Smartphone addicts starting to feel the pain

Users of smartphones and tablet computers are starting to get high-tech blues, as increasing numbers of the tech savvy are coming down with ailments from “text neck” to “text thumb injury”.

Health experts in Britain have warned that the strain injuries stemming from long periods spent staring at small screens and tapping at tiny keys can be debilitating. And the injuries are becoming more common as high-tech gadgets grow ever more popular.

More and more Britons use their smartphones — in effect tiny PCs that fit in a jacket pocket — for accessing the Internet rather than making phone calls.

According to a recent YouGov poll, 44 percent of Britons use their mobile phone for activities other than making calls, for between 30 minutes and two hours a day. The pollster quizzed 2,034 adults over several days in September.

“I had a patient who developed inflamed tendons in her thumb from using her smartphone and was unable to use her hand for weeks due to pain,” said Tim Hutchful from the British Chiropractic Association.

Sammy Margo of the Chartered Society of Physiotherapy said that people’s bodies are “not designed to be used like this”.

“The phones are far too small, with keys that are too small,” she said, noting that pain in the upper limbs forced one of her patients to stop texting and instead switch to voice recognition software.

As well as hand injuries, experts point to problems among smartphone and tablet users arising from hours spent leaning over tiny screens.

“The weight of an average human head is between 4.5 to 5.5 kilogrammes),” said Hutchful.

In an ideal posture, where a vertical line can be drawn from your ear through your shoulder, hip, knee and ankle, “the weight is carried efficiently”, he noted.

But if the head is constantly held forward to squint at a screen, then the unusual posture makes the head feel up to four times heavier, increasing strain across the whole body, he explained.

“Text neck” is in effect the latest manifestation of “repetitive strain injury” (RSI), a condition which affects one worker in 50 in Britain.

RSI is the name given to a group of injuries affecting the muscles, tendons and nerves primarily of the neck and upper limbs. It is particularly prevalent among workers who spend long periods using computers and computer mouses.

It is a treatable condition, but experts warn it is essential not to ignore the early warning signs.

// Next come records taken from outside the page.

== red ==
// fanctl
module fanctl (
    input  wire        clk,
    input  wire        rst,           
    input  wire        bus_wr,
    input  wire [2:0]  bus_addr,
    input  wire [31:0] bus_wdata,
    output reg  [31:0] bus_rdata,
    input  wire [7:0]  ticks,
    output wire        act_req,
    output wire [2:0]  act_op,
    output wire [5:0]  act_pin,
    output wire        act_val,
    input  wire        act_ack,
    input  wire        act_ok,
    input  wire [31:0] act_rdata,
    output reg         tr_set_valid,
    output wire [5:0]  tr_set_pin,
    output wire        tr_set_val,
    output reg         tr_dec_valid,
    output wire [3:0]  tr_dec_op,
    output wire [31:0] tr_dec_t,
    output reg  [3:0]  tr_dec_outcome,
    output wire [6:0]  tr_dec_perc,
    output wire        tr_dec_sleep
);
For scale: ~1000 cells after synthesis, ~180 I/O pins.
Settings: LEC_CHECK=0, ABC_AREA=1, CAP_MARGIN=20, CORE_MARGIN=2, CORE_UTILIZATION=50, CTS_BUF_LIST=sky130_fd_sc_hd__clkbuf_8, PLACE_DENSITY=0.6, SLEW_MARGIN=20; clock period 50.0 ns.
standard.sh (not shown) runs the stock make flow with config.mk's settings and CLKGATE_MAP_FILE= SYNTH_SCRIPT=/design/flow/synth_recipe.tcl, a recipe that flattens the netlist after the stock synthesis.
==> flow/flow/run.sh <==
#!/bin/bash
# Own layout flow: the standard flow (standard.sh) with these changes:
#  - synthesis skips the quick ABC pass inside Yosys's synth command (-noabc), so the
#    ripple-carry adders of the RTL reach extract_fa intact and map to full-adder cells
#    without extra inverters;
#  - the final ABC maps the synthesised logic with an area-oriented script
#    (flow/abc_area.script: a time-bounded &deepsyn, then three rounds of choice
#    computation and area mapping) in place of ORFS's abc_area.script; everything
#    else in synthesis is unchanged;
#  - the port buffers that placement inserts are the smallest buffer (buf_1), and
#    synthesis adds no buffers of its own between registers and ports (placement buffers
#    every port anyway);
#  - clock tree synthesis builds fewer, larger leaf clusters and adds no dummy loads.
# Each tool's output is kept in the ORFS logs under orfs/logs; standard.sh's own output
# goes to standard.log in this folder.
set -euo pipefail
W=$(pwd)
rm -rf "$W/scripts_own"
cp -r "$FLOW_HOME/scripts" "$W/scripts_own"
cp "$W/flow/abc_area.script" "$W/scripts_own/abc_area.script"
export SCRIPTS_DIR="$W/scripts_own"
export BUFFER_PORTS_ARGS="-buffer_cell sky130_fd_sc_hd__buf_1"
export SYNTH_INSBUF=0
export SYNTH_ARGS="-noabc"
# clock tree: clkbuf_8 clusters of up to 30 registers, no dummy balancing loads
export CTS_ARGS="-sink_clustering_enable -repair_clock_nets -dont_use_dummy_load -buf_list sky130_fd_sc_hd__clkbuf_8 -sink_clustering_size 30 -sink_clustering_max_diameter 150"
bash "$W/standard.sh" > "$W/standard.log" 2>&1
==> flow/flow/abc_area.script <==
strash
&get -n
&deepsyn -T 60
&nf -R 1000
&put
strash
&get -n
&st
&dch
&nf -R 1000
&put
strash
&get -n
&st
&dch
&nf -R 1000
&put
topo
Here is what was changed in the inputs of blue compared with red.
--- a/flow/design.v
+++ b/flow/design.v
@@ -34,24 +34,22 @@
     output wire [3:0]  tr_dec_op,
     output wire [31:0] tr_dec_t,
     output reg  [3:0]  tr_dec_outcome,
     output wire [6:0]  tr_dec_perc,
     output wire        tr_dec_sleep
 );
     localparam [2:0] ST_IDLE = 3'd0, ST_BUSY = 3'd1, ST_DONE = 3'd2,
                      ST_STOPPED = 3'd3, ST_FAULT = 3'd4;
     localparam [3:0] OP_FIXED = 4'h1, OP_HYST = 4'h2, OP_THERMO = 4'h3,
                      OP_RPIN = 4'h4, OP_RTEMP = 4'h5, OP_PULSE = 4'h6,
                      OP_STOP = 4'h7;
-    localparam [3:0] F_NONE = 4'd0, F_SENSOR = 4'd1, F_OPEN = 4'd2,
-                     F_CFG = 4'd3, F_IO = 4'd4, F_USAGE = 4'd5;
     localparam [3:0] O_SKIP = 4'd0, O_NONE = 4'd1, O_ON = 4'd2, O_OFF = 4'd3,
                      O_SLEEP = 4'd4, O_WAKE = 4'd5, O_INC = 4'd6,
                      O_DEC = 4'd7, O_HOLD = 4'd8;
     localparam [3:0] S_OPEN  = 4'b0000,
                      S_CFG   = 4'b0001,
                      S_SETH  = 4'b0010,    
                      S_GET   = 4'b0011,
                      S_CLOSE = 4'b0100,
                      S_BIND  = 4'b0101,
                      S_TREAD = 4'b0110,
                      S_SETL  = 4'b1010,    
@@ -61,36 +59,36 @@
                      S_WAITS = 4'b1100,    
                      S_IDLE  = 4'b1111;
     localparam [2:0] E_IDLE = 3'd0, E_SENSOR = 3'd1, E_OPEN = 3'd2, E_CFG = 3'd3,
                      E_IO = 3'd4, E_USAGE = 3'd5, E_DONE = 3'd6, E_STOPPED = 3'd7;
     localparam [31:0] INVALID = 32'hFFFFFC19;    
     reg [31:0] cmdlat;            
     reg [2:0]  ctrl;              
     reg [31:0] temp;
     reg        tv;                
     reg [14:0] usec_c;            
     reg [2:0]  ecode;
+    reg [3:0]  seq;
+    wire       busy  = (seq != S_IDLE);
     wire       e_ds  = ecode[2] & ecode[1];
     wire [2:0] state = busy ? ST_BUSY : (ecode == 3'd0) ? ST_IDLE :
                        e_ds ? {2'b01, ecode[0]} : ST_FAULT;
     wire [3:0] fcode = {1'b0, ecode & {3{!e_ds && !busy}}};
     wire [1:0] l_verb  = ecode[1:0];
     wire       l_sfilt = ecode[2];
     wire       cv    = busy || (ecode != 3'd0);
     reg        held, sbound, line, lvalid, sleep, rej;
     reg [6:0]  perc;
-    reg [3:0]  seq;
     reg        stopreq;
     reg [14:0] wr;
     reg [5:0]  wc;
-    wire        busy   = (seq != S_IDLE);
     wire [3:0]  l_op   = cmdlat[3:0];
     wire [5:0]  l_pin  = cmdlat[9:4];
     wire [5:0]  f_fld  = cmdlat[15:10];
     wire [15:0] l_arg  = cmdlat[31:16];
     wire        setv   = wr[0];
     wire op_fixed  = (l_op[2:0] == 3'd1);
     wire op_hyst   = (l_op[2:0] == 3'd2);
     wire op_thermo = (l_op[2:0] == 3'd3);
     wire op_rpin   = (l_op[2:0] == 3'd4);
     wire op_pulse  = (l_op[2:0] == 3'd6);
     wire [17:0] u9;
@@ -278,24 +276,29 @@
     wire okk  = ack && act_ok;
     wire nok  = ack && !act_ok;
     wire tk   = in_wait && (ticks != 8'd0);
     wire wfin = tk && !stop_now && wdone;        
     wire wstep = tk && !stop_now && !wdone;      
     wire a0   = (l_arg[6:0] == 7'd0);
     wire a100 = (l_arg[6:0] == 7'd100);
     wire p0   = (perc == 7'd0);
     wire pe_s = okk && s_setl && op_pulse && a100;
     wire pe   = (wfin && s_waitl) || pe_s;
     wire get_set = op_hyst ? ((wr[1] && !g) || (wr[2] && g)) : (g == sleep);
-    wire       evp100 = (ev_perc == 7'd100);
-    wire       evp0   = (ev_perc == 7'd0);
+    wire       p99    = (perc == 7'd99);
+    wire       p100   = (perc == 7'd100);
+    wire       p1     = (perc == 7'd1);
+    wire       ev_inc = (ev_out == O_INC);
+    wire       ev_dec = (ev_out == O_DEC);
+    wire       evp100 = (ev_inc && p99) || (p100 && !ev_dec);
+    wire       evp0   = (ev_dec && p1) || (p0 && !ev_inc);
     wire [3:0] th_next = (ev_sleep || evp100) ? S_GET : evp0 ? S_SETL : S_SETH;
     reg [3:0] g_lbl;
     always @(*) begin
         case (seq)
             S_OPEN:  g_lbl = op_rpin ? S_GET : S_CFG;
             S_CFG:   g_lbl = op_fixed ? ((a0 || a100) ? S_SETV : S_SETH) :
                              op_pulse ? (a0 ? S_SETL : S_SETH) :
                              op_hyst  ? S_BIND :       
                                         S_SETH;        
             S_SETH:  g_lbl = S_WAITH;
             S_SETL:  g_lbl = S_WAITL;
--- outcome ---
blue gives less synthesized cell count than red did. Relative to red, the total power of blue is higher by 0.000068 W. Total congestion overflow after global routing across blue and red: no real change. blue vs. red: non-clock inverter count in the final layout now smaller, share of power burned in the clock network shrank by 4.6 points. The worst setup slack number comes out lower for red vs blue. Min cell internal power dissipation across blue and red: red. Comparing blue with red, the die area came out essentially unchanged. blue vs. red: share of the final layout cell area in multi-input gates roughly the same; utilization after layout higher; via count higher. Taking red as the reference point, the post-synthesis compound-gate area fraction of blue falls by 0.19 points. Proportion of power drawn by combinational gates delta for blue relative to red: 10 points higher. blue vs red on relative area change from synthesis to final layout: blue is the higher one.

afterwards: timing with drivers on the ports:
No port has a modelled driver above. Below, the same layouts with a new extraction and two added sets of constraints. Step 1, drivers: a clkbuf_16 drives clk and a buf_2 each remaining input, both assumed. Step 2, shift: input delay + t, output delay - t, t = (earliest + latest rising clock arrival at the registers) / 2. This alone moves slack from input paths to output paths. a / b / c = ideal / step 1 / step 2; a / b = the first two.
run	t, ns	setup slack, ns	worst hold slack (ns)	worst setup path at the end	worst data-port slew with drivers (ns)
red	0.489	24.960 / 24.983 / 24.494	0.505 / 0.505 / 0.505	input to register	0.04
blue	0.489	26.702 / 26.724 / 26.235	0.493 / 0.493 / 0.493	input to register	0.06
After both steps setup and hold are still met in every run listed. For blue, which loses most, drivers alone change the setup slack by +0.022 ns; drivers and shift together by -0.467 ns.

In France, RSI is the main cause of sick leave in the work place.

Emmanuelle Rivoal, a Paris-based physiotherapist and osteopath, is seeing an increasing number of patients who are paralysed by pain “because they spend more than five hours a day in front of a screen.”

While stressing that he did not want to “demonise smartphones”, Hutchful offered some pointers for gadget aficionados to avoid injury, such as keeping smartphone use at under 40 minutes.

“Keep use to a minimum, take regular breaks and look at different ways of interacting,” such as voice recognition software for texting, he said.

Margo in Britain says the biggest at-risk group are children and teenagers, who are heavy users of the latest computers and phones.

“I know families where people communicate from one room to another via text messages,” she said. “We have to put limits on this.”